What is required
Look through the entries below and extract exactly the lines from the one containing "is_sem 1, rsp_valid" through the one containing "5_1_grt | 7.37 | 0.450", ends included.

Provided material
┏━━
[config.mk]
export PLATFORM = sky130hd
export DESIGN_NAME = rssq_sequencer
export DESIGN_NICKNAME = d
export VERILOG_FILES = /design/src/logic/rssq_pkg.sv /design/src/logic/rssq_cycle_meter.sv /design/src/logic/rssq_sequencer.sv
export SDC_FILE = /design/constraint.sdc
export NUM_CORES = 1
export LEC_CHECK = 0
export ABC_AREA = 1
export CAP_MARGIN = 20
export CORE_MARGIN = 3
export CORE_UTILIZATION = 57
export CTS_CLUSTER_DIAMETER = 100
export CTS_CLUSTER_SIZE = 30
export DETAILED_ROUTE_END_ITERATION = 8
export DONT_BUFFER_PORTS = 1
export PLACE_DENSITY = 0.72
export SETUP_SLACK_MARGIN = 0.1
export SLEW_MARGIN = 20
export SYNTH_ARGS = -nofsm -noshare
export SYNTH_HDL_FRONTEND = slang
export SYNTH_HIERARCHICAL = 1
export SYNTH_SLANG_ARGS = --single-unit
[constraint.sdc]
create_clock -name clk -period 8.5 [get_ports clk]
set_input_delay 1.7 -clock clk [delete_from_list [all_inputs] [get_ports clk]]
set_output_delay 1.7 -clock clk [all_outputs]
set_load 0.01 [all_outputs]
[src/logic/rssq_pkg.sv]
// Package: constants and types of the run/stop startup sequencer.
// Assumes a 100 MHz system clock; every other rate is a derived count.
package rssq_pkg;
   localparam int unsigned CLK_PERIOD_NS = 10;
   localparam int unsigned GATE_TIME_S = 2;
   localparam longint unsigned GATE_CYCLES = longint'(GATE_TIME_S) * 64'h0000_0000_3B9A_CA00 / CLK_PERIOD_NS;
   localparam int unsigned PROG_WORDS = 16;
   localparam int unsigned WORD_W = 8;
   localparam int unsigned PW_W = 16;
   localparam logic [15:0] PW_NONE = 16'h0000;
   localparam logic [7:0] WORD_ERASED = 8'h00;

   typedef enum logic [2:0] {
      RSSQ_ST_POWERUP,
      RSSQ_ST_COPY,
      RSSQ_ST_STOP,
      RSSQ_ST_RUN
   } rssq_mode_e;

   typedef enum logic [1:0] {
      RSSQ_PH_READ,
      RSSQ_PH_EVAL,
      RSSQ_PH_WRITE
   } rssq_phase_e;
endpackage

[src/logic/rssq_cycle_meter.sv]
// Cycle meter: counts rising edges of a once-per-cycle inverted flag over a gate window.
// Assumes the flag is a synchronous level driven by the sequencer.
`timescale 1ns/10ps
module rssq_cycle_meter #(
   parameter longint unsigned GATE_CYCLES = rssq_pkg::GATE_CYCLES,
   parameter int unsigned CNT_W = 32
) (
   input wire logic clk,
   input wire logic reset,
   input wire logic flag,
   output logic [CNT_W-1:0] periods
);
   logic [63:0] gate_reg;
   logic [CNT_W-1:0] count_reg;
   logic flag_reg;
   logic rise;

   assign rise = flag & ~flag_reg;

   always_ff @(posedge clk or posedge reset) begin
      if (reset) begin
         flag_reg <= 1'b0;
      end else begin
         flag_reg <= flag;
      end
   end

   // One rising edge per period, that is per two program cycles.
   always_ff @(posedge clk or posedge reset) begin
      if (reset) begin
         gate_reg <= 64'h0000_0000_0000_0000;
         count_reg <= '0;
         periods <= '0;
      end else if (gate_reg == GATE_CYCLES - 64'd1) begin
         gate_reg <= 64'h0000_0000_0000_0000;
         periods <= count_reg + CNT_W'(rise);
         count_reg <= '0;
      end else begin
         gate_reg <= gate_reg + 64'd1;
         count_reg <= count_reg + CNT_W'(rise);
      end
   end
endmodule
┗━━
┏━━
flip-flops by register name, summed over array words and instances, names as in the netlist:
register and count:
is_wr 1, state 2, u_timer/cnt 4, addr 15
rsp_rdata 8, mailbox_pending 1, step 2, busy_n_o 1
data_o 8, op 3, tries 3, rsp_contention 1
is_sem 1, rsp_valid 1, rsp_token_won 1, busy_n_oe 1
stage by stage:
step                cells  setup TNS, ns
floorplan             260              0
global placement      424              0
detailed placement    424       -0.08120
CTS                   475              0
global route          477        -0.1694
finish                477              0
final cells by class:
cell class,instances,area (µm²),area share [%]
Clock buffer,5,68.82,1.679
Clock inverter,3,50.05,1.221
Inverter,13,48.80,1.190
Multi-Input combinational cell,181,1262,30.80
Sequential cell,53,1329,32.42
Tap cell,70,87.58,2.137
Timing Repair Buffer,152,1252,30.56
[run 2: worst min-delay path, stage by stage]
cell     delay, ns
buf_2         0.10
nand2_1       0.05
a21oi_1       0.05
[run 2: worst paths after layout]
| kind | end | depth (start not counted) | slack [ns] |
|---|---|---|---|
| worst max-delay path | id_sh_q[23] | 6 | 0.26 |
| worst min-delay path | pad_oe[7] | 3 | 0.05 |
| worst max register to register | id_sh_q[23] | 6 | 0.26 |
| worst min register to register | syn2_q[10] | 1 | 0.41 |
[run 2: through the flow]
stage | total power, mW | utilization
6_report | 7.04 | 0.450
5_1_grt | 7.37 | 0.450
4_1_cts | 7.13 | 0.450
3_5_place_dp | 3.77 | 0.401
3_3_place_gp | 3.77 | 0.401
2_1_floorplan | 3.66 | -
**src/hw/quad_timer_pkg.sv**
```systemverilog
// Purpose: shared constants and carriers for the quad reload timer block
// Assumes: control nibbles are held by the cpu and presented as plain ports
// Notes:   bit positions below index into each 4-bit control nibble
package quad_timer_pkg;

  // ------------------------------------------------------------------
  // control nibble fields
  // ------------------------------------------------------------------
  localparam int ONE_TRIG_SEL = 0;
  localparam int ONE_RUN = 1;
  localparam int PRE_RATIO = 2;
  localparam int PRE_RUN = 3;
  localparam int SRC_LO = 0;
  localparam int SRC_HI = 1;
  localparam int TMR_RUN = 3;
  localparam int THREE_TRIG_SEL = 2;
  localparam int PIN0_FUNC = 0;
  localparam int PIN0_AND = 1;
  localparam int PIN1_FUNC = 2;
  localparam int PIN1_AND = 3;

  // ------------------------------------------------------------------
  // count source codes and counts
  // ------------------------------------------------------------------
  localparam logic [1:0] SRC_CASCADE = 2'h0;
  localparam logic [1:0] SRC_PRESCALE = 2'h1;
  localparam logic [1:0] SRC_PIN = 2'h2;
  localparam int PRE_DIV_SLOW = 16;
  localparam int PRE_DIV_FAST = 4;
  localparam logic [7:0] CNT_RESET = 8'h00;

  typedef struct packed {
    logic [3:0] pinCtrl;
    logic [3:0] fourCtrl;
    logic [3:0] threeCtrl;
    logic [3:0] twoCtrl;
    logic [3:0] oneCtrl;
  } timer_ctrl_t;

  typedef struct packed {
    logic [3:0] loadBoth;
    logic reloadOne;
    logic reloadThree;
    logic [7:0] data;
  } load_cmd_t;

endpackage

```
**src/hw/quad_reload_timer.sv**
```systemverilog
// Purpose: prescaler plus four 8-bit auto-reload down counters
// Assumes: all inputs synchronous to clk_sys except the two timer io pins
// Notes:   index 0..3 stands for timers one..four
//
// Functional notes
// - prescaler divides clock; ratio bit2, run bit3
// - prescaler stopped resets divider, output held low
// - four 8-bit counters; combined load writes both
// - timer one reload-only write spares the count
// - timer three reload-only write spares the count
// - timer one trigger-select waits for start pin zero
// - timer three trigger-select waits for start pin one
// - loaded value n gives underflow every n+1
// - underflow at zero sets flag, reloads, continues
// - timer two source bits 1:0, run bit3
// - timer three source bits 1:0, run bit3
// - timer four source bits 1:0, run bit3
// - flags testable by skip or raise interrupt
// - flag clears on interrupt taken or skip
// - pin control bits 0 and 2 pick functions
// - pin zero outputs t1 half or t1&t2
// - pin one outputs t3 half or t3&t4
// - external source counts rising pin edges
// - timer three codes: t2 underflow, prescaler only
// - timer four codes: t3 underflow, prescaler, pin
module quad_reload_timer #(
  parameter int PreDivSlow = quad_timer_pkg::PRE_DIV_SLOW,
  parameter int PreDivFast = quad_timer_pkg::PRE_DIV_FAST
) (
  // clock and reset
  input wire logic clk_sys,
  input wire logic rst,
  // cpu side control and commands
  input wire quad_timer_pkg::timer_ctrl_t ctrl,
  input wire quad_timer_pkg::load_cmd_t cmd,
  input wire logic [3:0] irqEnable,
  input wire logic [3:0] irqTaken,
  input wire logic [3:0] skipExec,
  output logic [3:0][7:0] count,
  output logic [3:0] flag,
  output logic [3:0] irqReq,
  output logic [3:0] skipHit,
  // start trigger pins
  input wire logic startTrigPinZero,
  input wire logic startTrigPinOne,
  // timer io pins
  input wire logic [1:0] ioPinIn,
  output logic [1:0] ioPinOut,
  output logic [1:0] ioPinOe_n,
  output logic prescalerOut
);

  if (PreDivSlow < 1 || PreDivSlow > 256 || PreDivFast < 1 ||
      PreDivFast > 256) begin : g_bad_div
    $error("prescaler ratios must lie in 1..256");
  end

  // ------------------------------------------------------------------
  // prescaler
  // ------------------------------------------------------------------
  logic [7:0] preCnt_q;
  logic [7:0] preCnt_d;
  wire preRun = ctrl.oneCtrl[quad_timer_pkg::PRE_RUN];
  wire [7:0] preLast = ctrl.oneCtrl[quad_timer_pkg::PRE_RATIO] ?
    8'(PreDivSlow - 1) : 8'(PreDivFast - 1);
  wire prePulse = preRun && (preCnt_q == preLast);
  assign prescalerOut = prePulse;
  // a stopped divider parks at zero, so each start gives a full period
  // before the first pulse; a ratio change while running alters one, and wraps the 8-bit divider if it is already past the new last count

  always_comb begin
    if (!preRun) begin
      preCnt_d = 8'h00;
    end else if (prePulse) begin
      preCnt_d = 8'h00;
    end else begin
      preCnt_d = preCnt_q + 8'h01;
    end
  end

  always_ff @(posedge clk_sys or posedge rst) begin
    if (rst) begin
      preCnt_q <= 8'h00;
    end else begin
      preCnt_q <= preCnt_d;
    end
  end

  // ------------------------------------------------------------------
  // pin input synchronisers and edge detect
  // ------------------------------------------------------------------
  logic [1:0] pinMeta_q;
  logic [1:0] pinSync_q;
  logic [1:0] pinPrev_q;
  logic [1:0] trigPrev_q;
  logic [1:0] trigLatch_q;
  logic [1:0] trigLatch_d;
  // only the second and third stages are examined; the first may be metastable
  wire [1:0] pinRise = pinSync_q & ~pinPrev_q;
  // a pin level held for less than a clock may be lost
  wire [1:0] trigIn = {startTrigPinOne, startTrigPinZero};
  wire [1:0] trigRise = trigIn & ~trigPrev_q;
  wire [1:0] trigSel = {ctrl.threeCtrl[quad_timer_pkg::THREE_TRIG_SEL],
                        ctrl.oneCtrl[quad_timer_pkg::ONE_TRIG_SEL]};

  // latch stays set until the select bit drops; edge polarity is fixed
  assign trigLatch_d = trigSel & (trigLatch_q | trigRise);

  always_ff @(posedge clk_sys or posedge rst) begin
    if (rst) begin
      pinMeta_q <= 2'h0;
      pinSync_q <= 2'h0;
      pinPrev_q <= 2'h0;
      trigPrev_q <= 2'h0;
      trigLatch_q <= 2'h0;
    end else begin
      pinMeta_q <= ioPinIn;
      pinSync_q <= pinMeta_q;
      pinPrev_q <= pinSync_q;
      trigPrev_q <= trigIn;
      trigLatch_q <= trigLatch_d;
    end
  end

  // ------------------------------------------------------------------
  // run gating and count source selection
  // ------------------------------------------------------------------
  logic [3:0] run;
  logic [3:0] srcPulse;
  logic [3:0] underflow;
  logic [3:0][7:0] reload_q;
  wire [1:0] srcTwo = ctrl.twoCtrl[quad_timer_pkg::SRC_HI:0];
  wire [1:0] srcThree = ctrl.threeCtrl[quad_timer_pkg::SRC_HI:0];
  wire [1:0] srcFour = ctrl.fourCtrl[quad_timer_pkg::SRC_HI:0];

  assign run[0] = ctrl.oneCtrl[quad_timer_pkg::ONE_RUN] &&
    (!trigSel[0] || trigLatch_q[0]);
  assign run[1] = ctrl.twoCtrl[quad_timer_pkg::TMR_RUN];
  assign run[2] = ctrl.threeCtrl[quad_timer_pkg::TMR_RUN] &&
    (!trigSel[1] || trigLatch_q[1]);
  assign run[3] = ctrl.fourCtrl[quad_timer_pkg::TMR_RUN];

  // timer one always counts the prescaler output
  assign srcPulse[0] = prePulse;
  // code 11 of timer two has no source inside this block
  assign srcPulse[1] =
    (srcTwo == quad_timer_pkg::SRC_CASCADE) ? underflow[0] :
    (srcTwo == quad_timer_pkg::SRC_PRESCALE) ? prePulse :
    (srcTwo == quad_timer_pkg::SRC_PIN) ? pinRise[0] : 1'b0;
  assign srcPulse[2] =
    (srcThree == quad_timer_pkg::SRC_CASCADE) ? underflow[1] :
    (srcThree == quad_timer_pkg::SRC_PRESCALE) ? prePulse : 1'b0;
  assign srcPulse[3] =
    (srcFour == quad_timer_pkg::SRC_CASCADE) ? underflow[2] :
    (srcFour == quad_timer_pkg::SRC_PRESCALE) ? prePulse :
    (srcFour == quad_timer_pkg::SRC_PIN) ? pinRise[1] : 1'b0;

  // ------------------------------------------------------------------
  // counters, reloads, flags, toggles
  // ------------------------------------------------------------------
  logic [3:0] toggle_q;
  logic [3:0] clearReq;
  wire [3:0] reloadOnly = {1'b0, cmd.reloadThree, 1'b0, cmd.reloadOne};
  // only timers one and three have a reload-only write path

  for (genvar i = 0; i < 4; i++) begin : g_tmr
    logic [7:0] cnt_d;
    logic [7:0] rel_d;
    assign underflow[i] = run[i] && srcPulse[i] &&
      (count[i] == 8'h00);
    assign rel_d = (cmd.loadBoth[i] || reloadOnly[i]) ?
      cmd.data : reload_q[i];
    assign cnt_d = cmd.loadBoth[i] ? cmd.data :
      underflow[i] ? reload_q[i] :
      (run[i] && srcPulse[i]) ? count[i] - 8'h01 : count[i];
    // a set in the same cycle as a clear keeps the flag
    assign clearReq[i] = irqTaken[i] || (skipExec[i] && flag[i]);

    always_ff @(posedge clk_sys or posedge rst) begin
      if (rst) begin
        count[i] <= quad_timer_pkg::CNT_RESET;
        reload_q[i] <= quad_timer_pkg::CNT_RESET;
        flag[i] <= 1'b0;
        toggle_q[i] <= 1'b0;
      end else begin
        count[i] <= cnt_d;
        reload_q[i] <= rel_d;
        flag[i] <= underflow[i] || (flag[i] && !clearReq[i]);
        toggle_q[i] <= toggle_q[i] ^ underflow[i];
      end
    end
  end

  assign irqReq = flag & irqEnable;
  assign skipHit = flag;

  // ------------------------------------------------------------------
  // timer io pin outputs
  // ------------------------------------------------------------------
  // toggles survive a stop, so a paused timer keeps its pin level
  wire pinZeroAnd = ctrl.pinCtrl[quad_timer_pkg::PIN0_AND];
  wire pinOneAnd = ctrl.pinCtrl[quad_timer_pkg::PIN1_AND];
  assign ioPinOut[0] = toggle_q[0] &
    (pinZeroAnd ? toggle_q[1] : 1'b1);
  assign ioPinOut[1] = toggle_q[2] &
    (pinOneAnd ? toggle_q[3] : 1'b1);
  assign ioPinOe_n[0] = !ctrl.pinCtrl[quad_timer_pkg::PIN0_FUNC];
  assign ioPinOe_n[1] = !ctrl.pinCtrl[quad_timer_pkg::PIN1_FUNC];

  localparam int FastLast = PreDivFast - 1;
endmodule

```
┗━━
Solution for this task
is_sem 1, rsp_valid 1, rsp_token_won 1, busy_n_oe 1
stage by stage:
step                cells  setup TNS, ns
floorplan             260              0
global placement      424              0
detailed placement    424       -0.08120
CTS                   475              0
global route          477        -0.1694
finish                477              0
final cells by class:
cell class,instances,area (µm²),area share [%]
Clock buffer,5,68.82,1.679
Clock inverter,3,50.05,1.221
Inverter,13,48.80,1.190
Multi-Input combinational cell,181,1262,30.80
Sequential cell,53,1329,32.42
Tap cell,70,87.58,2.137
Timing Repair Buffer,152,1252,30.56
[run 2: worst min-delay path, stage by stage]
cell     delay, ns
buf_2         0.10
nand2_1       0.05
a21oi_1       0.05
[run 2: worst paths after layout]
| kind | end | depth (start not counted) | slack [ns] |
|---|---|---|---|
| worst max-delay path | id_sh_q[23] | 6 | 0.26 |
| worst min-delay path | pad_oe[7] | 3 | 0.05 |
| worst max register to register | id_sh_q[23] | 6 | 0.26 |
| worst min register to register | syn2_q[10] | 1 | 0.41 |
[run 2: through the flow]
stage | total power, mW | utilization
6_report | 7.04 | 0.450
5_1_grt | 7.37 | 0.450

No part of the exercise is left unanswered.